Common Analysis Patterns

Campaign Performance Analysis

Goal: Identify underperforming campaigns/ad groups
Approach:
1. Pull spend, lead volume, and EFR data
2. Calculate ROAS, CPL, and RPL by segment
3. Compare against benchmarks
4. Identify reallocation opportunities

Geographic Market Analysis

Goal: Align marketing spend with market opportunity
Approach:
1. Analyze lead volume by DMA/state
2. Compare with listing inventory
3. Identify misalignment (over/under-invested markets)
4. Calculate market-specific lead prices and ROAS

Channel Attribution

Goal: Understand channel effectiveness
Approach:
1. Track leads by acquisition channel
2. Calculate CPL and RPL by channel
3. Analyze quality indicators (Good Quality Ratio)
4. Compare volume vs. quality trade-offs

Clickstream Analysis

Goal: Track user journey from discovery to lead
Approach:
1. Query clickstream data (RDC_ANALYTICS.CLICKSTREAM)
2. Track sessions from SRP to lead submission
3. Identify drop-off points
4. Calculate conversion rates by step (LSR)

Tools & Integrations

  • Snowflake - Primary data warehouse (use snowflake MCP tool)
  • Google Ads - Campaign management (bulk upload sheets for changes)
  • Jira - Project tracking (MOPS project)
  • Slack - Team communication and reporting

Best Practices

Query Optimization

  • Always specify database and schema: RDC_ANALYTICS.SCHEMA_NAME
  • Use CTEs for complex multi-step queries
  • Filter early to reduce data volume
  • Use appropriate aggregation levels

Data Quality

  • Check for null values in key fields
  • Validate date ranges before analysis
  • Cross-reference metrics across tables when possible
  • Flag anomalies in the data

Reporting

  • Lead with the business insight, not the data
  • Provide context (comparisons, trends, benchmarks)
  • Include actionable recommendations
  • Visualize when appropriate (Mermaid charts)
  • Always calculate ROAS using EFR

Collaboration

  • Document assumptions and methodology
  • Share reproducible queries
  • Tag relevant team members in findings
  • Track follow-up actions in Jira

Updating This Skill

This skill should evolve as new insights emerge.
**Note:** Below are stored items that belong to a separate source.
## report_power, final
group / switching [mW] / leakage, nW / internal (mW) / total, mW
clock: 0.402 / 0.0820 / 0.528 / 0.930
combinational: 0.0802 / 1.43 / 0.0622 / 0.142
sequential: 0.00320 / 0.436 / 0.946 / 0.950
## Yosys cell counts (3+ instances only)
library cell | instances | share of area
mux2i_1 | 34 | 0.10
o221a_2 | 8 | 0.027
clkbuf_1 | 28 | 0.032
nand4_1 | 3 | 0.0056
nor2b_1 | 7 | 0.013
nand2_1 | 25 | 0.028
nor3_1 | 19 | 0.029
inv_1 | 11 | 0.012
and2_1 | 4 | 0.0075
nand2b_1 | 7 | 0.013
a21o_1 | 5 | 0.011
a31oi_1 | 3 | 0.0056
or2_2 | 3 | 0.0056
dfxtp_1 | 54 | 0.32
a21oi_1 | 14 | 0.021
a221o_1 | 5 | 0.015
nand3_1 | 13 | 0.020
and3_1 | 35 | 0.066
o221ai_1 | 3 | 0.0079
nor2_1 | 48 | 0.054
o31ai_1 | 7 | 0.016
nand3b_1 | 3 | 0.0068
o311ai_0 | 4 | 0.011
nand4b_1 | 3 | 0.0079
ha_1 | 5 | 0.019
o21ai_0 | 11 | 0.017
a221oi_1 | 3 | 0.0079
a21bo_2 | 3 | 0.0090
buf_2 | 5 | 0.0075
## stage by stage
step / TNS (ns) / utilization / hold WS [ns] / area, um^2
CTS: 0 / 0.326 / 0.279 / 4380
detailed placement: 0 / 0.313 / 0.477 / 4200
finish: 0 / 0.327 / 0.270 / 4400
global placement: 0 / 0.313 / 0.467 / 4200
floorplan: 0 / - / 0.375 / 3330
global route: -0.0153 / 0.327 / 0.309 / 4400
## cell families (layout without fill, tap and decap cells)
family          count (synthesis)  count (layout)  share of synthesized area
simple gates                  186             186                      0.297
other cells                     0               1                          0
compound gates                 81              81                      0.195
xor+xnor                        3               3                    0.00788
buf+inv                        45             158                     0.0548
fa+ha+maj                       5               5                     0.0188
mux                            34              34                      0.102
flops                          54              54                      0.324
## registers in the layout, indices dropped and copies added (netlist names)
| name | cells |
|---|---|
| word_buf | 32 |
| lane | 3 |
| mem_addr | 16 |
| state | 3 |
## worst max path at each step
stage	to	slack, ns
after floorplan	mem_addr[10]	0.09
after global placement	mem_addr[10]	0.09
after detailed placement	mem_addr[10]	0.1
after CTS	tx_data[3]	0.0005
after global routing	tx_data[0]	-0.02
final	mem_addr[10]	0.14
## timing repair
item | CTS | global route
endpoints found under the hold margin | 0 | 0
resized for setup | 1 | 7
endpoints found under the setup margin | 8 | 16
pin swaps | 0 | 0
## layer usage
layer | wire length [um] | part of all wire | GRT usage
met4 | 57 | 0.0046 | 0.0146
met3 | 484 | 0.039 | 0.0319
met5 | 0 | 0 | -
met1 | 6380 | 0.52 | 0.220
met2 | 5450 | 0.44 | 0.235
Update when:

  • New tables or schemas are added to Snowflake
  • Business logic changes (metric definitions, calculation methods)
  • Team priorities shift (new focus areas or KPIs)
  • Best practices emerge from successful analyses
  • Common patterns are identified through repeated work
  • New platforms or products are launched

To update: Modify SKILL.md, add new reference files, or update existing documentation. Repackage the skill after changes.